→ Work order
Every line from the start of the records below to the line containing "- The count" should be retyped exactly, that line included, and no others.
(Record excerpts)
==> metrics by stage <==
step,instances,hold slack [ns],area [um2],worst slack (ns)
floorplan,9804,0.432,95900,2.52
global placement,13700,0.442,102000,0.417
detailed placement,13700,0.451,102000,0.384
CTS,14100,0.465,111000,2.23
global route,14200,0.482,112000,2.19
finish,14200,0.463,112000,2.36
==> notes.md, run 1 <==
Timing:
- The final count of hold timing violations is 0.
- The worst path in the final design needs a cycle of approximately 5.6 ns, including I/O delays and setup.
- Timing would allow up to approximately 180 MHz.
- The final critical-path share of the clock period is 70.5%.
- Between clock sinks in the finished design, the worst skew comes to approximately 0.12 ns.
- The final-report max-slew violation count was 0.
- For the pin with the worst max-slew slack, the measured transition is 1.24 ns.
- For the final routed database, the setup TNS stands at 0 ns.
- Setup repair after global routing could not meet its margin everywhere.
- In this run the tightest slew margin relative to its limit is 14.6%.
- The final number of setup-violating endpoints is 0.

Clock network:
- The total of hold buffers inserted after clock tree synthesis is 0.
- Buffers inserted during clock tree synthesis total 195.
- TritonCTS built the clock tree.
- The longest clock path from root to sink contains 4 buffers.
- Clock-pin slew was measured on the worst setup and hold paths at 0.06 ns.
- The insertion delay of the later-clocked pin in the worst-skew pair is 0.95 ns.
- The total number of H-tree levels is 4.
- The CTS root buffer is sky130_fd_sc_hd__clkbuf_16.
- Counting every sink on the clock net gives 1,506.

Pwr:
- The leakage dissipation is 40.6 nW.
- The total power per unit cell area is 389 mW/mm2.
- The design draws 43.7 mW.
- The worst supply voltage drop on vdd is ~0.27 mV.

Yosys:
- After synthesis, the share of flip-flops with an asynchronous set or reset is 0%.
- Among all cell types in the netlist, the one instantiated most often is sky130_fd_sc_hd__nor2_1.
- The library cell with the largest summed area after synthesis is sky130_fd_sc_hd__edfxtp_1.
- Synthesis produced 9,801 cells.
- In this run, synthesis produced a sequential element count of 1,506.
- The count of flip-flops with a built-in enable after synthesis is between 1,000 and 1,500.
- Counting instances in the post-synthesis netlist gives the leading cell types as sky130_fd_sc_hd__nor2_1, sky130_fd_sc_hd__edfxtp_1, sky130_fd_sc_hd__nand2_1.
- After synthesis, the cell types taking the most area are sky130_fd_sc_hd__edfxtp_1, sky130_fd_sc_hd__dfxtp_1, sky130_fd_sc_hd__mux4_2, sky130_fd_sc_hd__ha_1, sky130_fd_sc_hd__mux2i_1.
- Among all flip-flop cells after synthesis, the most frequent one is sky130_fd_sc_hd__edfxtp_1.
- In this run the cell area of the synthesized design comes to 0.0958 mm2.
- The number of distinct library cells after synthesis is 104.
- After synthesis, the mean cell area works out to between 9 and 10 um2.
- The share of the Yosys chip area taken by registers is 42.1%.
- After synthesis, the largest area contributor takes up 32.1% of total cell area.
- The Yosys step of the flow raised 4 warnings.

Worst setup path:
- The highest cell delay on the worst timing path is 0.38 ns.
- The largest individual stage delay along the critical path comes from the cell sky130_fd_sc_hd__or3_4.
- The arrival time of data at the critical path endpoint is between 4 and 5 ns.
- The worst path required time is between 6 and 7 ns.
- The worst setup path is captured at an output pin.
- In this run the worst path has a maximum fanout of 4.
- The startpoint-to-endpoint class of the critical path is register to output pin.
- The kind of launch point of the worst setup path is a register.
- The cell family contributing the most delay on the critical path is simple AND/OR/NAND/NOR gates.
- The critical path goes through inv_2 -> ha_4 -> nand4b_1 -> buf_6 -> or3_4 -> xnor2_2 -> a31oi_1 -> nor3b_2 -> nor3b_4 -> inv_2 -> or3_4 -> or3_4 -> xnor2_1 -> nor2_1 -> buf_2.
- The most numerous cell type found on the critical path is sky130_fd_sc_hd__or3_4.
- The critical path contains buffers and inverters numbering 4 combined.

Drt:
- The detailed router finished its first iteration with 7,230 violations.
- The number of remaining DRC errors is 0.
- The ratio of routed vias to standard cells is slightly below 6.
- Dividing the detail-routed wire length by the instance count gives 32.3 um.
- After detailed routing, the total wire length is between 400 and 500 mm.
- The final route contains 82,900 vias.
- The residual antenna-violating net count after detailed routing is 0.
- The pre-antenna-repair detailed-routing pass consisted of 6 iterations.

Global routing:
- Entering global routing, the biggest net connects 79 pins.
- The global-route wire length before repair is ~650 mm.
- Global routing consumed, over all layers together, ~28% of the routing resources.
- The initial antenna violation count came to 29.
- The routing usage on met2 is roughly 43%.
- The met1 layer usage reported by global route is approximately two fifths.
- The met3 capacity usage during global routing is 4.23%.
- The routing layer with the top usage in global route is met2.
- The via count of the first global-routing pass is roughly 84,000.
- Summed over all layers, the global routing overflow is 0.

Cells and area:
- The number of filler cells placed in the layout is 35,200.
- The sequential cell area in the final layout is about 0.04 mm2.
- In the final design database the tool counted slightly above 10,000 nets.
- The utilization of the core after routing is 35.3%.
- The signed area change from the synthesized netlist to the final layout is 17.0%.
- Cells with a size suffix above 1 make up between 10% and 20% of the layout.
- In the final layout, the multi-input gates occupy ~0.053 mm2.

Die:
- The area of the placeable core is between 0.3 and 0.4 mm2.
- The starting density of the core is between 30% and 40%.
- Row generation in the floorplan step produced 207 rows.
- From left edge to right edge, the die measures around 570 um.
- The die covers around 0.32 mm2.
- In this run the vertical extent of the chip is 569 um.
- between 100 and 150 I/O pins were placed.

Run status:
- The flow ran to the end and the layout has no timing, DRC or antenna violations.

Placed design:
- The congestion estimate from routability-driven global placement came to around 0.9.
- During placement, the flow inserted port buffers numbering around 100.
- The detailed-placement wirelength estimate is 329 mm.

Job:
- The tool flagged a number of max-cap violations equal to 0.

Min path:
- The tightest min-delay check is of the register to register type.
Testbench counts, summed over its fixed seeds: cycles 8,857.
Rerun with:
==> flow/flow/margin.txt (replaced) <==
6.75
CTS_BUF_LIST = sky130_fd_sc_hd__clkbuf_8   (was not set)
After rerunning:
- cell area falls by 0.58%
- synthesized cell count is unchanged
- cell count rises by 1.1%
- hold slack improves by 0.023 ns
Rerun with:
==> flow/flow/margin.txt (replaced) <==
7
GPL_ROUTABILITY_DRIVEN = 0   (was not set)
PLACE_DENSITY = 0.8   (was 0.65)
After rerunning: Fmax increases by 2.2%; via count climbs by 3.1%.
(End Record excerpts)
→ Exercise answer
==> metrics by stage <==
step,instances,hold slack [ns],area [um2],worst slack (ns)
floorplan,9804,0.432,95900,2.52
global placement,13700,0.442,102000,0.417
detailed placement,13700,0.451,102000,0.384
CTS,14100,0.465,111000,2.23
global route,14200,0.482,112000,2.19
finish,14200,0.463,112000,2.36
==> notes.md, run 1 <==
Timing:
- The final count of hold timing violations is 0.
- The worst path in the final design needs a cycle of approximately 5.6 ns, including I/O delays and setup.
- Timing would allow up to approximately 180 MHz.
- The final critical-path share of the clock period is 70.5%.
- Between clock sinks in the finished design, the worst skew comes to approximately 0.12 ns.
- The final-report max-slew violation count was 0.
- For the pin with the worst max-slew slack, the measured transition is 1.24 ns.
- For the final routed database, the setup TNS stands at 0 ns.
- Setup repair after global routing could not meet its margin everywhere.
- In this run the tightest slew margin relative to its limit is 14.6%.
- The final number of setup-violating endpoints is 0.

Clock network:
- The total of hold buffers inserted after clock tree synthesis is 0.
- Buffers inserted during clock tree synthesis total 195.
- TritonCTS built the clock tree.
- The longest clock path from root to sink contains 4 buffers.
- Clock-pin slew was measured on the worst setup and hold paths at 0.06 ns.
- The insertion delay of the later-clocked pin in the worst-skew pair is 0.95 ns.
- The total number of H-tree levels is 4.
- The CTS root buffer is sky130_fd_sc_hd__clkbuf_16.
- Counting every sink on the clock net gives 1,506.

Pwr:
- The leakage dissipation is 40.6 nW.
- The total power per unit cell area is 389 mW/mm2.
- The design draws 43.7 mW.
- The worst supply voltage drop on vdd is ~0.27 mV.

Yosys:
- After synthesis, the share of flip-flops with an asynchronous set or reset is 0%.
- Among all cell types in the netlist, the one instantiated most often is sky130_fd_sc_hd__nor2_1.
- The library cell with the largest summed area after synthesis is sky130_fd_sc_hd__edfxtp_1.
- Synthesis produced 9,801 cells.
- In this run, synthesis produced a sequential element count of 1,506.
- The count of flip-flops with a built-in enable after synthesis is between 1,000 and 1,500.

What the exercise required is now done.